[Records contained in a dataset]
============

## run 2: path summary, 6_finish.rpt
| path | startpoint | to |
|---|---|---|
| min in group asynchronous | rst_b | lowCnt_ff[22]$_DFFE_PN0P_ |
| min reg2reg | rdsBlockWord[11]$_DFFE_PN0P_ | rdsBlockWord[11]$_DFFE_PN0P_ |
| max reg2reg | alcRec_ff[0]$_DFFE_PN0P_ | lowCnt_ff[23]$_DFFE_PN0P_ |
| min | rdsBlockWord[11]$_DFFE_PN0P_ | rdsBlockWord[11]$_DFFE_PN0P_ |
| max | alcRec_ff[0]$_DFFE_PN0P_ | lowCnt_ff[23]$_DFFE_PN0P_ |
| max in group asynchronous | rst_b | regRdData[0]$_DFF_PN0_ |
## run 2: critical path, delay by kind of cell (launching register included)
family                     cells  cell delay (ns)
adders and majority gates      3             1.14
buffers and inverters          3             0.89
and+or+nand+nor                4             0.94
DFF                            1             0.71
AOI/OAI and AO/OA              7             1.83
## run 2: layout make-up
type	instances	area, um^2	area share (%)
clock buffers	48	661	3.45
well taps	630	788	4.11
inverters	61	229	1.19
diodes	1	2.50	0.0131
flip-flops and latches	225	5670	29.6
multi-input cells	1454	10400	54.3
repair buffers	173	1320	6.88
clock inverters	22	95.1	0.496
$ cat src/current_monitor_strobe_sequencer.sv
// Strobe-driven switch sequencer and pad routing for four current monitors
//
// Strobed register access and the placing of the registers were decided locally.
`timescale 1ns/1ps
module current_monitor_strobe_sequencer (
    input wire logic clock_in,
    input wire logic rst_b_in,
    input wire logic [7:0] addr_in,
    input wire logic [31:0] wdata_in,
    input wire logic wr_in,
    input wire logic rd_in,
    output logic [31:0] rdata_out,
    input wire logic [3:0] high_pad_level_in,
    input wire logic [3:0] low_pad_level_in,
    output logic [3:0] comp_plus_is_high_pad_out,
    output logic [3:0] comp_minus_is_low_pad_out,
    output logic [3:0] comparator_level_out,
    output logic [3:0] monitor_enable_out,
    output cm_seq_pkg::switches_t [3:0] switches_out,
    output cm_seq_pkg::routing_t [3:0] routing_out,
    output logic [3:0] tracking_out
);

    ////////////////////////////////////////////////////////////////////////
    // Registers

    logic [3:0] monitor_strobe_shared_copy;
    logic [cm_seq_pkg::CTRL_W-1:0] ctrl [cm_seq_pkg::NUM_MON];
    logic [7:0] sample_cycles;
    logic [7:0] bbm_cycles;
    cm_seq_pkg::phase_t phase [cm_seq_pkg::NUM_MON];
    logic [3:0] effective_strobe;
    logic [3:0] strobe_prev;

    // Software writes; the shared copy lets one write start several monitors
    always_ff @(posedge clock_in) begin
        if (!rst_b_in) begin
            monitor_strobe_shared_copy <= 4'h0;
        end else if (wr_in && addr_in == cm_seq_pkg::REG_SHARED_STROBE) begin
            monitor_strobe_shared_copy <= wdata_in[3:0];
        end
    end

    always_ff @(posedge clock_in) begin
        if (!rst_b_in) begin
            sample_cycles <= cm_seq_pkg::SAMPLE_CYC_RESET;
            bbm_cycles <= cm_seq_pkg::BBM_CYC_RESET;
        end else if (wr_in && addr_in == cm_seq_pkg::REG_TIMING) begin
            // Zero counts would wrap to a 256-cycle phase, so force at least one cycle
            sample_cycles <= (wdata_in[cm_seq_pkg::SAMPLE_POS +: 8] == 8'h00) ? 8'h01
                : wdata_in[cm_seq_pkg::SAMPLE_POS +: 8];
            bbm_cycles <= (wdata_in[cm_seq_pkg::BBM_POS +: 8] == 8'h00) ? 8'h01
                : wdata_in[cm_seq_pkg::BBM_POS +: 8];
        end
    end

    a_timing_write: assert property (@(posedge clock_in) disable iff (!rst_b_in)
        (wr_in && addr_in == cm_seq_pkg::REG_TIMING && wdata_in[cm_seq_pkg::SAMPLE_POS +: 8] != 8'h00)
        |=> sample_cycles == $past(wdata_in[cm_seq_pkg::SAMPLE_POS +: 8]))
        else $error("sample count not written");
    a_timing_floor: assert property (@(posedge clock_in) disable iff (!rst_b_in)
        sample_cycles != 8'h00 && bbm_cycles != 8'h00)
        else $error("zero phase count stored");

    ////////////////////////////////////////////////////////////////////////
    // Per-monitor sequencer and routing

    genvar g;
    generate
        for (g = 0; g < cm_seq_pkg::NUM_MON; g++) begin : gen_mon
            localparam logic [7:0] MY_ADDR = 8'(cm_seq_pkg::REG_MON_BASE + g * cm_seq_pkg::REG_MON_STRIDE);
            logic [7:0] count;
            logic en;
            logic bypass;
            logic tm_bypass;

            always_ff @(posedge clock_in) begin
                if (!rst_b_in) begin
                    ctrl[g] <= cm_seq_pkg::CTRL_RESET;
                end else if (wr_in && addr_in == MY_ADDR) begin
                    ctrl[g] <= wdata_in[cm_seq_pkg::CTRL_W-1:0];
                end
            end

            assign en = ctrl[g][cm_seq_pkg::BIT_EN];
            assign bypass = ctrl[g][cm_seq_pkg::BIT_BYPASS];
            assign tm_bypass = ctrl[g][cm_seq_pkg::BIT_TM_BYPASS];
            assign effective_strobe[g] = ctrl[g][cm_seq_pkg::BIT_STB] | monitor_strobe_shared_copy[g];

            always_ff @(posedge clock_in) begin
                if (!rst_b_in) begin
                    strobe_prev[g] <= 1'b0;
                end else begin
                    strobe_prev[g] <= effective_strobe[g];
                end
            end

            // Disabled monitor is powered down and parks in idle
            always_ff @(posedge clock_in) begin
                if (!rst_b_in) begin
                    phase[g] <= cm_seq_pkg::PH_IDLE;
                    count <= 8'h00;
                end else if (!effective_strobe[g] || !en) begin
                    phase[g] <= cm_seq_pkg::PH_IDLE;
                    count <= 8'h00;
                end else begin
                    unique case (phase[g])
                        cm_seq_pkg::PH_IDLE: begin
                            if (!strobe_prev[g]) begin
                                phase[g] <= cm_seq_pkg::PH_SAMPLE;
                                count <= sample_cycles;
                            end
                        end
                        cm_seq_pkg::PH_SAMPLE: begin
                            if (count == 8'h01) begin
                                phase[g] <= cm_seq_pkg::PH_BBM;
                                count <= bbm_cycles;
                            end else begin
                                count <= count - 8'h01;
                            end
                        end
                        cm_seq_pkg::PH_BBM: begin
                            if (count == 8'h01) begin
                                phase[g] <= cm_seq_pkg::PH_TRACK;
                            end else begin
                                count <= count - 8'h01;
                            end
                        end
                        cm_seq_pkg::PH_TRACK: begin
                            phase[g] <= cm_seq_pkg::PH_TRACK;
                        end
                    endcase
                end
            end

            // Switch drive follows phase table
            always_comb begin
                unique case (phase[g])
                    cm_seq_pkg::PH_IDLE: switches_out[g] = '{s1: 1'b1, s2: 1'b1, s3: 1'b1, s4: 1'b0};
                    cm_seq_pkg::PH_SAMPLE: switches_out[g] = '{s1: 1'b0, s2: 1'b0, s3: 1'b1, s4: 1'b0};
                    cm_seq_pkg::PH_BBM: switches_out[g] = '{s1: 1'b0, s2: 1'b0, s3: 1'b0, s4: 1'b0};
                    cm_seq_pkg::PH_TRACK: switches_out[g] = '{s1: 1'b0, s2: 1'b0, s3: 1'b0, s4: 1'b1};
                endcase
            end

            always_comb begin
                routing_out[g].high_pad_to_adc = bypass;
                routing_out[g].amp_to_adc = !bypass;
                // Isolation only closes on an explicit direct-input request, never while monitoring
                routing_out[g].high_iso_closed = ctrl[g][cm_seq_pkg::BIT_ISO] && !en;
                routing_out[g].low_pad_to_adc = tm_bypass;
                routing_out[g].tm_to_adc = !tm_bypass;
                routing_out[g].low_iso_closed = ctrl[g][cm_seq_pkg::BIT_TM_ISO] && tm_bypass && !en;
                routing_out[g].high_channel = (g % 2 == 1) ? cm_seq_pkg::CH_HIGH_ODD : cm_seq_pkg::CH_HIGH_EVEN;
                routing_out[g].low_channel = (g % 2 == 1) ? cm_seq_pkg::CH_LOW_ODD : cm_seq_pkg::CH_LOW_EVEN;
            end

            assign comp_plus_is_high_pad_out[g] = 1'b1;
            assign comp_minus_is_low_pad_out[g] = 1'b1;
            assign comparator_level_out[g] = high_pad_level_in[g] & ~low_pad_level_in[g];
            assign monitor_enable_out[g] = en;
            assign tracking_out[g] = (phase[g] == cm_seq_pkg::PH_TRACK);

            // Sequencer checks
            a_track_exit: assert property (@(posedge clock_in) disable iff (!rst_b_in)
                (phase[g] == cm_seq_pkg::PH_TRACK && !effective_strobe[g]) |=> phase[g] == cm_seq_pkg::PH_IDLE)
                else $error("track phase did not return to idle");
            a_track_hold: assert property (@(posedge clock_in) disable iff (!rst_b_in)
                (phase[g] == cm_seq_pkg::PH_TRACK && effective_strobe[g] && en) |=> phase[g] == cm_seq_pkg::PH_TRACK)
                else $error("track phase left while strobe high");
            a_tracking_flag: assert property (@(posedge clock_in) disable iff (!rst_b_in)
                tracking_out[g] == (phase[g] == cm_seq_pkg::PH_TRACK))
                else $error("tracking flag disagrees with phase");
            // Both sources low must bring the monitor home, whichever one raised it
            a_or_strobe: assert property (@(posedge clock_in) disable iff (!rst_b_in)
                (!ctrl[g][cm_seq_pkg::BIT_STB] && !monitor_strobe_shared_copy[g])
                |=> phase[g] == cm_seq_pkg::PH_IDLE)
                else $error("monitor not idle after both strobes low");
            a_seq_start: assert property (@(posedge clock_in) disable iff (!rst_b_in)
                (phase[g] == cm_seq_pkg::PH_IDLE && !strobe_prev[g] && effective_strobe[g] && en)
                |=> phase[g] == cm_seq_pkg::PH_SAMPLE)
                else $error("strobe rise did not start sequence");
            a_no_restart: assert property (@(posedge clock_in) disable iff (!rst_b_in)
                (phase[g] == cm_seq_pkg::PH_IDLE && strobe_prev[g] && effective_strobe[g])
                |=> phase[g] == cm_seq_pkg::PH_IDLE)
                else $error("held strobe restarted sequence");
            a_sample_exit: assert property (@(posedge clock_in) disable iff (!rst_b_in)
                (phase[g] == cm_seq_pkg::PH_SAMPLE && effective_strobe[g] && en && count == 8'h01)
                |=> phase[g] == cm_seq_pkg::PH_BBM)
                else $error("sample phase did not end in break-before-make");
            a_bbm_exit: assert property (@(posedge clock_in) disable iff (!rst_b_in)
                (phase[g] == cm_seq_pkg::PH_BBM && effective_strobe[g] && en && count == 8'h01)
                |=> phase[g] == cm_seq_pkg::PH_TRACK)
                else $error("break-before-make did not end in track");
            a_phase_order: assert property (@(posedge clock_in) disable iff (!rst_b_in)
                phase[g] == cm_seq_pkg::PH_SAMPLE
                |-> $past(phase[g]) == cm_seq_pkg::PH_IDLE || $past(phase[g]) == cm_seq_pkg::PH_SAMPLE)
                else $error("sample phase entered out of order");
            a_bbm_before: assert property (@(posedge clock_in) disable iff (!rst_b_in)
                (phase[g] == cm_seq_pkg::PH_TRACK && !$past(phase[g] == cm_seq_pkg::PH_TRACK))
                |-> $past(phase[g] == cm_seq_pkg::PH_BBM))
                else $error("track entered without break-before-make");
            a_sample_len: assert property (@(posedge clock_in) disable iff (!rst_b_in)
                (phase[g] == cm_seq_pkg::PH_SAMPLE && $past(phase[g]) == cm_seq_pkg::PH_IDLE)
                |-> count == sample_cycles)
                else $error("sample phase length wrong");
            a_bbm_len: assert property (@(posedge clock_in) disable iff (!rst_b_in)
                (phase[g] == cm_seq_pkg::PH_BBM && $past(phase[g]) == cm_seq_pkg::PH_SAMPLE)
                |-> count == bbm_cycles)
                else $error("break-before-make length wrong");
            // S4 closing beside any of S1 to S3 would short the pads together
            a_switch_break: assert property (@(posedge clock_in) disable iff (!rst_b_in)
                !(switches_out[g].s4 && (switches_out[g].s1 || switches_out[g].s2 || switches_out[g].s3)))
                else $error("track switch closed beside input switches");
            a_disable_idle: assert property (@(posedge clock_in) disable iff (!rst_b_in)
                !en |=> phase[g] == cm_seq_pkg::PH_IDLE)
                else $error("disabled monitor left idle");
            a_shared_copy: assert property (@(posedge clock_in) disable iff (!rst_b_in)
                (wr_in && addr_in == cm_seq_pkg::REG_SHARED_STROBE)
                |=> monitor_strobe_shared_copy[g] == $past(wdata_in[g]))
                else $error("shared strobe copy not written");

            // Routing checks
            a_mux_excl: assert property (@(posedge clock_in) disable iff (!rst_b_in)
                routing_out[g].high_pad_to_adc != routing_out[g].amp_to_adc)
                else $error("channel fed by both pad and amplifier");
            a_iso_open: assert property (@(posedge clock_in) disable iff (!rst_b_in)
                en |-> !routing_out[g].high_iso_closed && !routing_out[g].low_iso_closed)
                else $error("isolation closed while monitor in use");
            a_high_iso_direct: assert property (@(posedge clock_in) disable iff (!rst_b_in)
                (ctrl[g][cm_seq_pkg::BIT_ISO] && !en) |-> routing_out[g].high_iso_closed)
                else $error("high-side isolation not closed for direct input");
            a_tm_replace: assert property (@(posedge clock_in) disable iff (!rst_b_in)
                tm_bypass |-> routing_out[g].low_pad_to_adc && !routing_out[g].tm_to_adc)
                else $error("low pad did not replace temperature output");
            a_low_iso_direct: assert property (@(posedge clock_in) disable iff (!rst_b_in)
                (ctrl[g][cm_seq_pkg::BIT_TM_ISO] && tm_bypass && !en) |-> routing_out[g].low_iso_closed)
                else $error("low-side isolation not closed for direct input");
            a_comp_level: assert property (@(posedge clock_in) disable iff (!rst_b_in)
                comparator_level_out[g] == (high_pad_level_in[g] && !low_pad_level_in[g]))
                else $error("comparator level not high pad over low pad");
            a_channel_map: assert property (@(posedge clock_in) disable iff (!rst_b_in)
                routing_out[g].high_channel == ((g % 2 == 1) ? cm_seq_pkg::CH_HIGH_ODD : cm_seq_pkg::CH_HIGH_EVEN)
                && routing_out[g].low_channel == ((g % 2 == 1) ? cm_seq_pkg::CH_LOW_ODD : cm_seq_pkg::CH_LOW_EVEN))
                else $error("pad channel mapping wrong");
        end
    endgenerate

    ////////////////////////////////////////////////////////////////////////
    // Read port: data stand the cycle after the read strobe

    logic [31:0] next_rdata;
    always_comb begin
        next_rdata = 32'h0000_0000;
        if (addr_in == cm_seq_pkg::REG_SHARED_STROBE) begin
            next_rdata[3:0] = monitor_strobe_shared_copy;
        end else if (addr_in == cm_seq_pkg::REG_STATUS) begin
            for (int i = 0; i < cm_seq_pkg::NUM_MON; i++) begin
                next_rdata[2*i +: 2] = phase[i];
                next_rdata[8+i] = effective_strobe[i];
            end
        end else if (addr_in == cm_seq_pkg::REG_TIMING) begin
            next_rdata[cm_seq_pkg::SAMPLE_POS +: 8] = sample_cycles;
            next_rdata[cm_seq_pkg::BBM_POS +: 8] = bbm_cycles;
        end else begin
            for (int i = 0; i < cm_seq_pkg::NUM_MON; i++) begin
                if (addr_in == 8'(cm_seq_pkg::REG_MON_BASE + i * cm_seq_pkg::REG_MON_STRIDE)) begin
                    next_rdata[cm_seq_pkg::CTRL_W-1:0] = ctrl[i];
                end
            end
        end
    end

    always_ff @(posedge clock_in) begin
        if (!rst_b_in) begin
            rdata_out <= 32'h0000_0000;
        end else if (rd_in) begin
            rdata_out <= next_rdata;
        end else begin
            rdata_out <= 32'h0000_0000;
        end
    end

    // Data stand only in cycles that follow a read strobe cycle, so a late sample by the master reads zero
    a_rdata_idle: assert property (@(posedge clock_in) disable iff (!rst_b_in)
        !$past(rd_in) |-> rdata_out == 32'h0000_0000)
        else $error("read data stood without a read");

endmodule : current_monitor_strobe_sequencer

============

Using the records above, copy word for word the line with "## run 2: critical", the line with "AOI/OAI and AO/OA", and every line between them.

## run 2: critical path, delay by kind of cell (launching register included)
family                     cells  cell delay (ns)
adders and majority gates      3             1.14
buffers and inverters          3             0.89
and+or+nand+nor                4             0.94
DFF                            1             0.71
AOI/OAI and AO/OA              7             1.83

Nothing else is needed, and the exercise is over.